Record excerpts Block Start

File: src/rtl/fifo.sv
// fifo: single-clock FIFO whose pointers carry an extra wrap bit to tell full from empty
module fifo #(
    parameter int WIDTH = 8,
    parameter int DEPTH = 8
) (
    input  logic             i_clk,
    input  logic             i_rst,
    input  logic [WIDTH-1:0] i_wdata,
    input  logic             i_wen,
    output logic             o_full,
    output logic [WIDTH-1:0] o_rdata,
    input  logic             i_ren,
    output logic             o_empty
);
    localparam int AW = $clog2(DEPTH);
    logic [WIDTH-1:0] mem [DEPTH];
    logic [AW:0] wptr, rptr;
    logic we, re;
    assign we = i_wen && !o_full;
    assign re = i_ren && !o_empty;
    assign o_empty = wptr == rptr;
    assign o_full = (wptr[AW-1:0] == rptr[AW-1:0]) && (wptr[AW] != rptr[AW]);
    always_ff @(posedge i_clk)
        if (we) mem[wptr[AW-1:0]] <= i_wdata;
    always_ff @(posedge i_clk or posedge i_rst)
        if (i_rst) begin
            wptr <= '0;
            rptr <= '0;
            o_rdata <= '0;
        end else begin
            if (we) wptr <= wptr + 1'b1;
            if (re) begin
                o_rdata <= mem[rptr[AW-1:0]];
                rptr <= rptr + 1'b1;
            end
        end
endmodule

File: config.mk
export PLATFORM = sky130hd
export DESIGN_NAME = fifo
export DESIGN_NICKNAME = d
export VERILOG_FILES = /design/src/rtl/fifo.sv
export SDC_FILE = /design/constraint.sdc
export NUM_CORES = 1
export LEC_CHECK = 0
export ABC_AREA = 1
export CAP_MARGIN = 20
export CORE_AREA = 2 2 83 85
export CTS_BUF_LIST = sky130_fd_sc_hd__clkbuf_2
export CTS_CLUSTER_DIAMETER = 60
export CTS_CLUSTER_SIZE = 28
export DETAILED_ROUTE_END_ITERATION = 8
export DIE_AREA = 0 0 85 87
export PLACE_DENSITY_LB_ADDON = 0.3
export SKIP_LAST_GASP = 1
export SYNTH_ARGS = -nofsm -noshare
export SYNTH_HDL_FRONTEND = slang
export SYNTH_SLANG_ARGS = --single-unit
File: constraint.sdc
create_clock -name i_clk -period 2.3 [get_ports i_clk]
set_input_delay 0.69 -clock i_clk [delete_from_list [all_inputs] [get_ports i_clk]]
set_output_delay 0.69 -clock i_clk [all_outputs]
set_load 0.05 [all_outputs]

Record excerpts Block End

■ **Brief**
Your task is to retype all of the records exactly.

■ **Task answer**
File: src/rtl/fifo.sv
// fifo: single-clock FIFO whose pointers carry an extra wrap bit to tell full from empty
module fifo #(
    parameter int WIDTH = 8,
    parameter int DEPTH = 8
) (
    input  logic             i_clk,
    input  logic             i_rst,
    input  logic [WIDTH-1:0] i_wdata,
    input  logic             i_wen,
    output logic             o_full,
    output logic [WIDTH-1:0] o_rdata,
    input  logic             i_ren,
    output logic             o_empty
);
    localparam int AW = $clog2(DEPTH);
    logic [WIDTH-1:0] mem [DEPTH];
    logic [AW:0] wptr, rptr;
    logic we, re;
    assign we = i_wen && !o_full;
    assign re = i_ren && !o_empty;
    assign o_empty = wptr == rptr;
    assign o_full = (wptr[AW-1:0] == rptr[AW-1:0]) && (wptr[AW] != rptr[AW]);
    always_ff @(posedge i_clk)
        if (we) mem[wptr[AW-1:0]] <= i_wdata;
    always_ff @(posedge i_clk or posedge i_rst)
        if (i_rst) begin
            wptr <= '0;
            rptr <= '0;
            o_rdata <= '0;
        end else begin
            if (we) wptr <= wptr + 1'b1;
            if (re) begin
                o_rdata <= mem[rptr[AW-1:0]];
                rptr <= rptr + 1'b1;
            end
        end
endmodule

File: config.mk
export PLATFORM = sky130hd
export DESIGN_NAME = fifo
export DESIGN_NICKNAME = d
export VERILOG_FILES = /design/src/rtl/fifo.sv
export SDC_FILE = /design/constraint.sdc
export NUM_CORES = 1
export LEC_CHECK = 0
export ABC_AREA = 1
export CAP_MARGIN = 20
export CORE_AREA = 2 2 83 85
export CTS_BUF_LIST = sky130_fd_sc_hd__clkbuf_2
export CTS_CLUSTER_DIAMETER = 60
export CTS_CLUSTER_SIZE = 28
export DETAILED_ROUTE_END_ITERATION = 8
export DIE_AREA = 0 0 85 87
export PLACE_DENSITY_LB_ADDON = 0.3
export SKIP_LAST_GASP = 1
export SYNTH_ARGS = -nofsm -noshare
export SYNTH_HDL_FRONTEND = slang
export SYNTH_SLANG_ARGS = --single-unit
File: constraint.sdc
create_clock -name i_clk -period 2.3 [get_ports i_clk]
set_input_delay 0.69 -clock i_clk [delete_from_list [all_inputs] [get_ports i_clk]]
set_output_delay 0.69 -clock i_clk [all_outputs]
set_load 0.05 [all_outputs]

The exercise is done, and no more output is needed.